Inhibition of Panx1 currents by some chloride channel/anion transporter inhibitors. A, two examples of concentration-dependent inhibition of mPanx1 currents by NPPB (left) and SITS (right); note NPPB inhibited inward and outward current; lanthanum (2 mM) present throughout. B, concentration-inhibition curves for inhibitory compounds; each point is mean ± S.E.M. of five to 12 points. C, histogram, mean currents in the presence of 100 μM of each of the compounds, except for CBX, which was 50 μM.

Fig. 6.

Extracellular nucleoside triphosphates inhibit Panx1 currents. Voltage steps (A) and ramps (B) in control and presence of ATP as indicated.

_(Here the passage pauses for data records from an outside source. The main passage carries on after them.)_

<file path="src/design/wcpp_pkg.sv">
// Constants for the wide counter ping-pong control block
package wcpp_pkg;
   localparam logic [7:0] IDX_NARROW_CTL = 8'h00;
   localparam logic [7:0] IDX_SHARED_CTL = 8'h01;
   localparam logic [7:0] IDX_WIDE_CTL = 8'h02;
   localparam logic [7:0] IDX_WIDE_INIT = 8'h04;
   localparam logic [7:0] IDX_NARROW_INIT = 8'h05;
   localparam logic [7:0] IDX_IRQ_STATUS = 8'h06;
   localparam logic [7:0] IDX_IRQ_MASK = 8'h07;
   localparam logic [7:0] IDX_PORT_DATA = 8'h08;
   localparam logic [7:0] IDX_CAPTURE = 8'h09;
   localparam int RUN_BIT = 7;
   localparam int ONESHOT_BIT = 6;
   localparam int TIMEOUT_BIT = 5;
   localparam int PRESC_LO = 3;
   localparam int CAP_MASK_BIT = 2;
   localparam int TO_MASK_BIT = 1;
   localparam int PIN_ROUTE_BIT = 0;
   localparam int DEMOD_BIT = 7;
   localparam int COMBO_EN_BIT = 6;
   localparam int COMBO_LO = 4;
   localparam int PP_LO = 2;
   localparam logic [1:0] PP_CODE = 2'h1;
   localparam logic [7:0] CTL_RESET = 8'h00;
   localparam logic [15:0] WIDE_INIT_RESET = 16'hFFFF;
   localparam logic [7:0] NARROW_INIT_RESET = 8'hFF;
   localparam int IRQ_WTO = 0;
   localparam int IRQ_CAP = 1;
   localparam int IRQ_NTO = 2;
   localparam logic [2:0] SYNC_RESET = 3'h0;
endpackage

</file>
<file path="src/design/wcpp_top.sv">
// Wide counter control, ping-pong sequencing and timer pin routing
//Behaviour
//- The wide run bit at position 7 reads the counting state, a write of 1 starts and 0 stops.
//- In transmit mode bit 6 at 0 reloads at terminal count and at 1 halts there.
//- In demodulation mode bit 6 at 0 makes the wide counter act on input edges, at 1 ignore them.
//- The timeout flag at bit 5 sets on every terminal count, write 1 clears, write 0 keeps.
//- Wide bits 4:3 pick the wide count clock as system clock over 1, 2, 4 or 8, kept through stop recovery; the narrow counter counts every clock.
//- Bit 2 gates the capture interrupt and bit 1 gates the timeout interrupt, 1 enabling.
//- Wide control bit 0 at 1 routes the wide counter output to port 3 pin 5, else port data.
//- Narrow control bit 0 set routes the narrow counter output to port 3 pin 4.
//- Shared bit 6 set drives port 3 pin 6 with a combination of both outputs picked by bits 5:4.
//- In ping-pong outside demodulation, a finishing counter with bit 6 set clears its own run bit and the hardware sets the other.
//- Stopping and re-enabling a counter reloads its initial value.
`timescale 1ns/1ps
module wcpp_top
   import wcpp_pkg::*;
(
   input wire logic pclk,
   input wire logic presetn,
   input wire logic psel,
   input wire logic penable,
   input wire logic pwrite,
   input wire logic [31:0] paddr,
   input wire logic [31:0] pwdata,
   input wire logic [3:0] pstrb,
   output logic [31:0] prdata,
   output logic pready,
   output logic pslverr,
   input wire logic stop_recover,
   input wire logic demod_pin,
   output logic port3_pin4,
   output logic port3_pin5,
   output logic port3_pin6,
   output logic irq
);
   typedef struct packed {
      logic [7:0] wctl;
      logic [7:0] nctl;
      logic [7:0] sctl;
      logic [15:0] wini;
      logic [7:0] nini;
      logic [15:0] wcnt;
      logic [7:0] ncnt;
      logic [15:0] cap;
      logic [2:0] ist;
      logic [2:0] imask;
      logic [7:0] pdat;
      logic [2:0] pre;
      logic [2:0] sync;
      logic filt;
      logic wout;
      logic nout;
      logic p4;
      logic p5;
      logic p6;
      logic irq;
      logic [31:0] rdata;
      logic rdy;
      logic err;
   } wcpp_state_s;
   wcpp_state_s st_r;
   wcpp_state_s st_nxt;
   function automatic logic combo(input logic [1:0] sel, input logic a, input logic b);
      unique case (sel)
         2'h0: combo = a & b;
         2'h1: combo = a | b;
         2'h2: combo = ~(a | b);
         2'h3: combo = ~(a & b);
      endcase
   endfunction
   function automatic logic [7:0] byte_merge(input logic [7:0] old, input logic [31:0] wd,
                                             input logic [3:0] be);
      byte_merge = be[0] ? wd[7:0] : old;
   endfunction
   logic [7:0] idx;
   logic mapped;
   logic wr;
   logic tick;
   logic wtc;
   logic ntc;
   logic edge_in;
   logic pp_on;
   logic demod;
   logic [7:0] wv;
   logic [31:0] rsel;
   logic [2:0] pmask;
   always_comb
   begin
      st_nxt = st_r;
      idx = paddr[9:2];
      mapped = (paddr[1:0] == 2'h0) && (paddr[31:10] == 22'h0) &&
               (idx <= IDX_CAPTURE) && (idx != 8'h03);
      wr = psel && penable && st_r.rdy && pwrite && mapped;
      wv = byte_merge(8'h00, pwdata, pstrb);
      demod = st_r.sctl[DEMOD_BIT];
      pp_on = (st_r.sctl[PP_LO+1:PP_LO] == PP_CODE);
      pmask = 3'((4'h1 << st_r.wctl[PRESC_LO+1:PRESC_LO]) - 4'h1);
      tick = ((st_r.pre & pmask) == pmask);
      st_nxt.pre = 3'(st_r.pre + 3'h1);
      // Three-stage input filter
      st_nxt.sync = {st_r.sync[1:0], demod_pin};
      if (st_r.sync[1] == st_r.sync[2])
         st_nxt.filt = st_r.sync[2];
      edge_in = (st_nxt.filt != st_r.filt);
      wtc = 1'b0;
      ntc = 1'b0;
      // Wide counter engine
      if (st_r.wctl[RUN_BIT] && !demod && tick)
      begin
         if (st_r.wcnt == 16'h0)
         begin
            wtc = 1'b1;
            st_nxt.wout = ~st_r.wout;
            st_nxt.wcnt = st_r.wini;
            if (st_r.wctl[ONESHOT_BIT])
               st_nxt.wctl[RUN_BIT] = 1'b0;
         end
         else
            st_nxt.wcnt = 16'(st_r.wcnt - 16'h1);
      end
      if (st_r.wctl[RUN_BIT] && demod)
      begin
         if (edge_in && !st_r.wctl[ONESHOT_BIT])
         begin
            st_nxt.cap = 16'(st_r.wini - st_r.wcnt);
            st_nxt.wcnt = st_r.wini;
            st_nxt.wout = st_nxt.filt;
            if (st_r.wctl[CAP_MASK_BIT])
               st_nxt.ist[IRQ_CAP] = 1'b1;
         end
         else if (tick)
         begin
            if (st_r.wcnt == 16'h0)
            begin
               wtc = 1'b1;
               st_nxt.wcnt = st_r.wini;
            end
            else
               st_nxt.wcnt = 16'(st_r.wcnt - 16'h1);
         end
      end
      // Narrow counter engine
      if (st_r.nctl[RUN_BIT])
      begin
         if (st_r.ncnt == 8'h0)
         begin
            ntc = 1'b1;
            st_nxt.nout = ~st_r.nout;
            st_nxt.ncnt = st_r.nini;
            if (st_r.nctl[ONESHOT_BIT])
               st_nxt.nctl[RUN_BIT] = 1'b0;
         end
         else
            st_nxt.ncnt = 8'(st_r.ncnt - 8'h1);
      end
      if (pp_on && !demod)
      begin
         if (wtc && st_r.wctl[ONESHOT_BIT])
         begin
            st_nxt.nctl[RUN_BIT] = 1'b1;
            st_nxt.ncnt = st_r.nini;
         end
         if (ntc && st_r.nctl[ONESHOT_BIT])
         begin
            st_nxt.wctl[RUN_BIT] = 1'b1;
            st_nxt.wcnt = st_r.wini;
         end
      end
      // Register writes
      if (wr)
      begin
         unique case (idx)
            IDX_WIDE_CTL:
            begin
               if (wv[RUN_BIT] && !st_r.wctl[RUN_BIT])
                  st_nxt.wcnt = st_r.wini;
               st_nxt.wctl[RUN_BIT] = wv[RUN_BIT];
               st_nxt.wctl[ONESHOT_BIT:PRESC_LO] = {wv[ONESHOT_BIT], st_nxt.wctl[TIMEOUT_BIT],
                                                     wv[PRESC_LO+1:PRESC_LO]};
               st_nxt.wctl[CAP_MASK_BIT:PIN_ROUTE_BIT] = wv[CAP_MASK_BIT:PIN_ROUTE_BIT];
               if (wv[TIMEOUT_BIT])
                  st_nxt.wctl[TIMEOUT_BIT] = 1'b0;
            end
            IDX_NARROW_CTL:
            begin
               if (wv[RUN_BIT] && !st_r.nctl[RUN_BIT])
                  st_nxt.ncnt = st_r.nini;
               st_nxt.nctl = {wv[RUN_BIT:ONESHOT_BIT], st_nxt.nctl[TIMEOUT_BIT] & ~wv[TIMEOUT_BIT],
                              wv[4:0]};
            end
            IDX_SHARED_CTL: st_nxt.sctl = wv;
            IDX_WIDE_INIT: st_nxt.wini = pstrb[1] ? {pwdata[15:8], wv} : {st_r.wini[15:8], wv};
            IDX_NARROW_INIT: st_nxt.nini = wv;
            IDX_IRQ_STATUS: st_nxt.ist = (st_r.ist & ~wv[2:0]) | (st_nxt.ist & ~st_r.ist);
            IDX_IRQ_MASK: st_nxt.imask = wv[2:0];
            IDX_PORT_DATA: st_nxt.pdat = wv;
            default: ;
         endcase
      end
      if (wtc)
      begin
         st_nxt.wctl[TIMEOUT_BIT] = 1'b1;
         if (st_r.wctl[TO_MASK_BIT])
            st_nxt.ist[IRQ_WTO] = 1'b1;
      end
      if (ntc)
      begin
         st_nxt.nctl[TIMEOUT_BIT] = 1'b1;
         if (st_r.nctl[TO_MASK_BIT])
            st_nxt.ist[IRQ_NTO] = 1'b1;
      end
      if (stop_recover)
      begin
         st_nxt.wctl = {CTL_RESET[7:5], st_r.wctl[PRESC_LO+1:PRESC_LO], CTL_RESET[2:0]};
         st_nxt.nctl = CTL_RESET;
         st_nxt.sctl = CTL_RESET;
      end
      st_nxt.p5 = st_nxt.wctl[PIN_ROUTE_BIT] ? st_nxt.wout : st_nxt.pdat[5];
      st_nxt.p4 = st_nxt.nctl[PIN_ROUTE_BIT] ? st_nxt.nout : st_nxt.pdat[4];
      st_nxt.p6 = st_nxt.sctl[COMBO_EN_BIT] ?
                  combo(st_nxt.sctl[COMBO_LO+1:COMBO_LO], st_nxt.nout, st_nxt.wout) :
                  st_nxt.pdat[6];
      st_nxt.irq = |(st_nxt.ist & st_nxt.imask);
      // APB read path, no wait states
      unique case (idx)
         IDX_WIDE_CTL: rsel = {24'h0, st_r.wctl};
         IDX_NARROW_CTL: rsel = {24'h0, st_r.nctl};
         IDX_SHARED_CTL: rsel = {24'h0, st_r.sctl};
         IDX_WIDE_INIT: rsel = {16'h0, st_r.wini};
         IDX_NARROW_INIT: rsel = {24'h0, st_r.nini};
         IDX_IRQ_STATUS: rsel = {29'h0, st_r.ist};
         IDX_IRQ_MASK: rsel = {29'h0, st_r.imask};
         IDX_PORT_DATA: rsel = {24'h0, st_r.pdat};
         IDX_CAPTURE: rsel = {16'h0, st_r.cap};
         default: rsel = 32'h0;
      endcase
      st_nxt.rdy = psel && !penable;
      st_nxt.err = psel && !penable && !mapped;
      st_nxt.rdata = (psel && !penable && !pwrite && mapped) ? rsel : 32'h0;
   end
   always_ff @(posedge pclk or negedge presetn)
   begin
      if (!presetn)
      begin
         st_r <= '0;
         st_r.wini <= WIDE_INIT_RESET;
         st_r.nini <= NARROW_INIT_RESET;
         st_r.sync <= SYNC_RESET;
      end
      else
      begin
         st_r <= st_nxt;
      end
   end
   assign prdata = st_r.rdata;
   assign pready = st_r.rdy;
   assign pslverr = st_r.err;
   assign port3_pin4 = st_r.p4;
   assign port3_pin5 = st_r.p5;
   assign port3_pin6 = st_r.p6;
   assign irq = st_r.irq;
endmodule // wcpp_top

</file>
<file path="config.mk">
export PLATFORM = sky130hd
export DESIGN_NAME = wcpp_top
export DESIGN_NICKNAME = d
export VERILOG_FILES = /design/src/design/wcpp_pkg.sv /design/src/design/wcpp_top.sv
export SDC_FILE = /design/constraint.sdc
export NUM_CORES = 1
export LEC_CHECK = 0
export ABC_AREA = 1
export BUFFER_PORTS_ARGS = -buffer_cell sky130_fd_sc_hd__buf_2
export CAP_MARGIN = 30
export CORE_MARGIN = 8
export CORE_UTILIZATION = 61
export DETAILED_ROUTE_END_ITERATION = 10
export GPL_ROUTABILITY_DRIVEN = 0
export PLACE_DENSITY = 0.84
export SLEW_MARGIN = 15
export SYNTH_ARGS = -nofsm -noshare
export SYNTH_HDL_FRONTEND = slang
export SYNTH_SLANG_ARGS = --single-unit
</file>
<file path="constraint.sdc">
create_clock -name pclk -period 3.46 [get_ports pclk]
set_input_delay 0.519 -clock pclk [delete_from_list [all_inputs] [get_ports pclk]]
set_output_delay 0.519 -clock pclk [all_outputs]
set_load 0.01 [all_outputs]
</file>
==> Word level (Yosys, flattened, before mapping) <==
Index checks and enable logic that the tools add are counted.
{ "totals": {"output_inout_bits": 38, "in_bits": 75, "register_bits": 149, "romBits": 0, "word_cells": 192, "latch_bits": 0, "memories": 0, "ramBits": 0} }
{ "op_classes": {"add_sub_neg": 5, "n_shift": 1, "reduce_logical": 54, "eq_ne": 16, "mul": 0, "n_bitwise": 16, "order_cmp": 1, "n_div": 0, "mux": 68} }
{ "ops": {"columns": ["op", "n"], "rows": [
  ["16-bit 2-to-1 mux", 10],
  ["16-bit case mux with 9 select lines", 1],
  ["8-bit 2-to-1 mux", 11],
  ["72-bit 2-to-1 mux", 1],
  ["24-bit 2-to-1 mux", 2],
  ["1-bit 2-to-1 mux", 38],
  ["8-bit by 3-bit equality test with 1-bit output, second input constant", 4],
  ["32-bit 2-to-1 mux", 1],
  ["22-bit logical NOT", 1],
  ["1-bit logical AND", 20],
  ["8-bit by 4-bit equality test with 1-bit output, second input constant", 2],
  ["16-bit logical NOT", 1],
  ["8-bit logical NOT", 2],
  ["2-bit AND reduction", 8],
  ["16-bit by 1-bit subtractor with 16-bit output, second input constant", 1],
  ["16-bit subtractor", 1],
  ["3-bit nonzero test", 5],
  ["14-bit 2-to-1 mux", 1],
  ["3-bit bitwise AND", 4],
  ["3-bit AND reduction", 3],
  ["8-bit by 1-bit equality test with 1-bit output, second input constant", 1],
  ["8-bit by 2-bit equality test with 1-bit output, second input constant", 1],
  ["8-bit by 4-bit less-or-equal comparator with 1-bit output, second input constant", 1],
  ["8-bit by 2-bit inequality test with 1-bit output, second input constant", 1],
  ["other kinds (20)", 40]
]} }

==> Depth between registers and ports, before layout <==
Gate-level depths: netlist (run 1).
{ "depth": {"depth_word": 21, "depth_mapped": 15, "mapped_depth_nobuf": 15} }

==> Least setup slack after synthesis (run 1) <==
No wires, ideal clock.
{ "synth_timing": {"kind": "reg-to-reg", "from": "reg st_r[109] (netlist bit)", "to": "reg st_r[71] (netlist bit)", "path_slack_ns": 1.241, "arrival_time_ns": 2.084, "setup_ns": 0.135, "synth_period_minus_slack_ns": 2.219, "n_path_buf": 0, "required_time_ns": 3.325, "path_stages_with_launch": 12, "cell_sequence": "dfstp_2 -> inv_1 -> ha_1 -> fa_1 -> nand3b_1 -> nand2_1 -> a21boi_0 -> o21ai_0 -> nand2_1 -> nand2_1 -> xnor2_1 -> o21ai_0"} }
{ "synth_between": {"elab_chain_len": 1} }
{ "synth_lines": {"columns": ["element", "line", "source"], "rows": [
  ["from (decl)", "wcpp_top.sv:61", "wcpp_state_s st_r;"],
  ["from (signal assigned)", "wcpp_top.sv:252", "st_r <= st_nxt;"],
  ["16-bit subtractor", "wcpp_top.sv:125", "st_nxt.cap = 16'(st_r.wini - st_r.wcnt);"]
]} }
Every way passes these cells.
A chain may end at the register's enable or synchronous reset.

==> Worst setup path in the final report (run 1) <==
Ends and elaborated chain as after synthesis.

==> results.cfg, run 1 <==
[timing]
hold_viol = 0
setup_viol = 0
fin_skew_ps = 7.99
post-route-period-util_pct = 73.2
fmax_mhz = 395
finalSetupTns_ps = 0
slew_violations = 0
rsz0062_at_grt = false
worstMarginPinSlew_ps = 713
relSlewSlack_pct = 52.4
post-route-min-period_ps = 2530

[route]
drtPass1Iterations = 8
wl_met3_mm = 2.70
vias_per_cell = 5.86
num_vias = 7490
met1_length_mm = 9.20
ant_nets = 0
drc = 0
top_layer = met4
wl_per_cell_um = 17.5
drt_iter0_drc = 1079
wl_met2_mm = 9.77
postRouteWirelength_mm = 22.4

[synth]
syn_avg_cell_area_um2 = 7.67
synth_cells = 1025
ys_top_cells_by_count = 246 x nand2_1, 133 x inv_1, 109 x dfrtp_1, 86 x o21ai_0, 82 x nor2_1
synth_area_um2 = 7860
yosys.area.top_type_share_pct = 34.7
synth.most_common_cell = nand2_1
yosysTopAreaCell = dfrtp_1
synth_cell_types = 50
ys_ff_latch = 133
yosys-top-cells-area = dfrtp_1 35%, nand2_1 12%, dfstp_2 8.0%, inv_1 6.4%, o21ai_0 5.5%
synthFlopType = dfrtp_1
synth_edf_count = 0
synth_seq_area_share_pct = 42.7
ys_async_sr_fraction_pct = 100
synth_warnings = 0

[global_route]
grt_pass1_wl_mm = 36.4
antenna_found_initial = 0
grt_usage_pct = 28.0
grt_overflow_total = 0
grt_pass1_vias = 7139
grt_max_degree = 79

[clock_network]
cts_hold_buf = 0
clock_path_buffers = 2
clock-sinks = 133
numCtsBuffers = 17
clk_pin_slew_worst_paths_ps = 60
clk_latency_ps = 440
root_buffer = clkbuf_16
cts-resized-gates = 0
h-tree-depth = 4
tritoncts = done
post-cts-setup-buffer-count = 0

[run]
maxCapViolations = 0

[power_and_ir_drop]
powerDensity_nw_per_um2 = 461
p_leak_nw = 4.36
ir_drop_uv = 352

[floorplanning]
rows = 41
start_util_pct = 62.3
ios = 113
die_area_um2 = 16800
die_h_um = 130
fp.dieW_um = 130
coreArea_um2 = 12600

[setup_path]
crit_path_start_kind = register
required_ps = 3750
crit_type = reg -> reg
end_kind = register
cp_max_fo = 3
crit_arrival_ps = 2820

[finish]
antenna_cells = 0
nets = 1189
post_layout_nonfiller_instances = 1279
syn_to_final_growth_pct = 12.8
n_fill_cell = 1016
drive_above_1_share_pct = 16.4

[placed_design]
port_buffers = 78
dp_hpwl_mm = 16.0
dp_cells = 1247

[min_path]
hold_path.class = in -> async

[status]
run_status = finished clean
final cells by class:
| cell class | count | area [um2] | share of cell area [%] |
|---|---|---|---|
| Multi-Input combinational cell | 717 | 3700 | 41.7 |
| Sequential cell | 133 | 3360 | 37.9 |
| Inverter | 141 | 532 | 6.00 |
| Clock buffer | 20 | 467 | 5.27 |
| Timing Repair Buffer | 84 | 442 | 4.98 |
| Tap cell | 172 | 215 | 2.43 |
| Clock inverter | 12 | 151 | 1.71 |
state kept, by name (all words and copies together) (netlist names):
name / flops
irq: 1
st_r: 108
pslverr: 1
prdata: 16
st_nxt: 2
port3_pin5: 1
pready: 1
port3_pin6: 1
demod: 1
port3_pin4: 1
logic make-up (layout without fill, tap and decap cells):
family                   count (synthesis)  count (layout)  share of synthesized area (%)
AND/OR/NAND/NOR                        444             444                           24.5
AO/OA/AOI/OAI                          206             206                           14.8
buffers and inverters                  190             257                           11.0
flip-flops                             133             133                           42.7
XOR/XNOR                                24              24                           2.67
adder cells (fa/ha/maj)                 20              20                           3.28
multiplexers                             7               7                           1.00
other                                    1              16                         0.0477
per-stage QoR:
step           utilization (%)  power, W  area, um2  hold slack (ps)  setup WS (ps)
2_1_floorplan                -   0.00204       7920              223           1240
3_3_place_gp              65.3   0.00218       8240              334           1020
3_5_place_dp              65.3   0.00219       8240              345            957
4_1_cts                   70.2   0.00407       8860              137            961
5_1_grt                   70.2   0.00424       8860              171            731
6_report                  70.2   0.00408       8860             99.7            929
power breakdown:
group          switching, W  total [W]  internal, W
combinational      0.000359   0.000549     0.000190
clock              0.000702    0.00189      0.00119
sequential        0.0000446    0.00165      0.00160
cells in the final DEF (no fill, tap or decap), types with 17 or more instances in the layout:
cell type / count
xor2_1: 18
nor2_1: 82
nand2_1: 246
clkbuf_16: 17
nand3_1: 65
o21ai_0: 86
inv_1: 133
dfrtp_1: 109
o22ai_1: 21
dfstp_2: 24
o21ai_1: 19
ha_1: 19
buf_2: 77
a21oi_1: 47
critical path: stages, from the launching register on:
cell	delay (ps)
dfstp_2	560
inv_1	80
ha_1	200
fa_1	400
nand3b_1	170
nand2_1	140
a21boi_0	170
o21ai_0	290
nand2_1	100
nand2_1	90
xnor2_1	110
o21ai_0	80
final timing paths:
check / startpoint / end / slack, ps / cells past startpoint
worst max-delay path: st_r[109] / st_r[71] / 930 / 11
worst min-delay path: presetn / st_r[55] / 100 / 1
worst max register to register: st_r[109] / st_r[71] / 930 / 11
worst min register to register: st_nxt[42] / st_nxt[43] / 350 / 0
max in group asynchronous: presetn / st_r[118] / 2440 / 2
min in group pclk: demod_pin / st_nxt[42] / 190 / 1
routing by layer:
layer / global-route usage [%] / vias up
met5: 0 / -
met2: 41.3 / 513
met3: 7.89 / 71
li1: - / 3451
met4: 11.4 / 0
met1: 38.2 / 3455
(Power assumes the default switching activity.)
==> run 2: changes to the inputs <==
Settings changed: CORE_UTILIZATION 61 to 52, PLACE_DENSITY 0.84 to 0.76.
Clock period 3.46 ns to 2.28 ns, I/O delays scaled along.
==> results.cfg, run 2 (same netlist as run 1, synthesis figures left out) <==
[setup_path]
cp_max_fo = 5
crit_arrival_ps = 2470
path_cells = inv_1, ha_1, nand3_1, nor2_1, nand3b_1, nor2_1, nand3_1, nand2_1, inv_1, o21ai_0, o21ai_0
cp_slowest_stage_delay_ps = 410
cpMaxStageDelayCell = dfrtp_1
end_kind = register
crit_type = reg -> reg
crit_buf_inv = 2
required_ps = 2580
crit_path_start_kind = register
cp_top_family = simple AND/OR/NAND/NOR gates

[power_and_ir_drop]
swShare_pct = 28.5
powerDensity_nw_per_um2 = 659
combinationalPowerShare_pct = 14.7
p_leak_nw = 4.50
clkPwrFrac_pct = 43.7
p_sw_w = 0.00171
ir_drop_uv = 559
p_seq_share_pct = 41.6
p_int_w = 0.00430

[floorplanning]
coreArea_um2 = 15000
die_area_um2 = 19300
ios = 113
die_h_um = 139
rows = 45
start_util_pct = 52.5
fp.dieW_um = 139

[clock_network]
tritoncts = done
numCtsBuffers = 17
clk_latency_ps = 430
clock_path_buffers = 2
h-tree-depth = 4
post-cts-setup-buffer-count = 0
clk_pin_slew_worst_paths_ps = 60
root_buffer = clkbuf_16
clock-sinks = 133

[placed_design]
port_buffers = 78
dp_slack_ps = 13.2
dp_hpwl_mm = 16.7
placed_area_um2 = 8510
dp_cells = 1294

[route]
postRouteWirelength_mm = 22.3
num_vias = 7399
wl_per_cell_um = 16.8
ant_nets = 0
drc = 0
vias_per_cell = 5.58
drt_iter0_drc = 754
drtPass1Iterations = 8

[status]
run_status = finished clean

[timing]
hold_viol = 0
rsz0062_at_grt = false
post-route-min-period_ps = 2180
fmax_mhz = 460
fin_ws_ps = 105
worstMarginPinSlew_ps = 525
finalSetupTns_ps = 0
relSlewSlack_pct = 65.0
slew_violations = 0
post-route-period-util_pct = 95.4
setup_viol = 0
fin_skew_ps = 9.66

[finish]
largest_reg_flops = 108
design_area_um2 = 9120
max_flop_register = st_r
layout_common_cells = 246 x nand2_1, 133 x inv_1, 109 x dfrtp_1
syn_to_final_growth_pct = 16.1
antenna_cells = 0
final_common_cell = nand2_1
finish.utilization_pct = 60.9
nets = 1221
drive_above_1_share_pct = 19.1
post_layout_nonfiller_instances = 1327

[global_route]
grt_usage_pct = 23.2
antenna_found_initial = 0
grt_overflow_total = 0
grt_max_degree = 58
grt_pass1_vias = 7100
grt_pass1_wl_mm = 35.8

[min_path]
hold_path.class = in -> reg

[run]
maxCapViolations = 0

C, concentration inhibition curves for ATP, UTP, and GTP inhibition of mPanx1 as indicated; n = 5 to 14 for each point. D, currents recorded with high intracellular ATP (20 mM); no differences in peak current or inhibition by extracellular ATP or CBX were observed. E, Panx1 currents in presence of maximal concentrations of nucleotides, nucleosides, and phosphates as indicated.

Fig. 7.

Actions of Panx1 inhibitors on ATP-evoked currents in cells coexpressing Panx1 and P2X₇ receptor. A, examples of ATP-evoked currents in the presence and absence of CBX, NPPB, and MFQ as indicated; currents were slightly increased or unaltered. B, example of ATP-evoked currents in the absence and presence of DIDS. C, summary of all experiments as illustrated in A and B; results for NPPB and MFQ at each of the three P2X₇Rs are pooled because there was minimal or no effect, whereas inhibition by DIDS is shown for each species, n = 5 to 18 for each point. DIDS IC₅₀ values were 90 ± 4, 130 ± 12, and 195 ± 21 μM for rat, mouse, and human P2X₇R, respectively.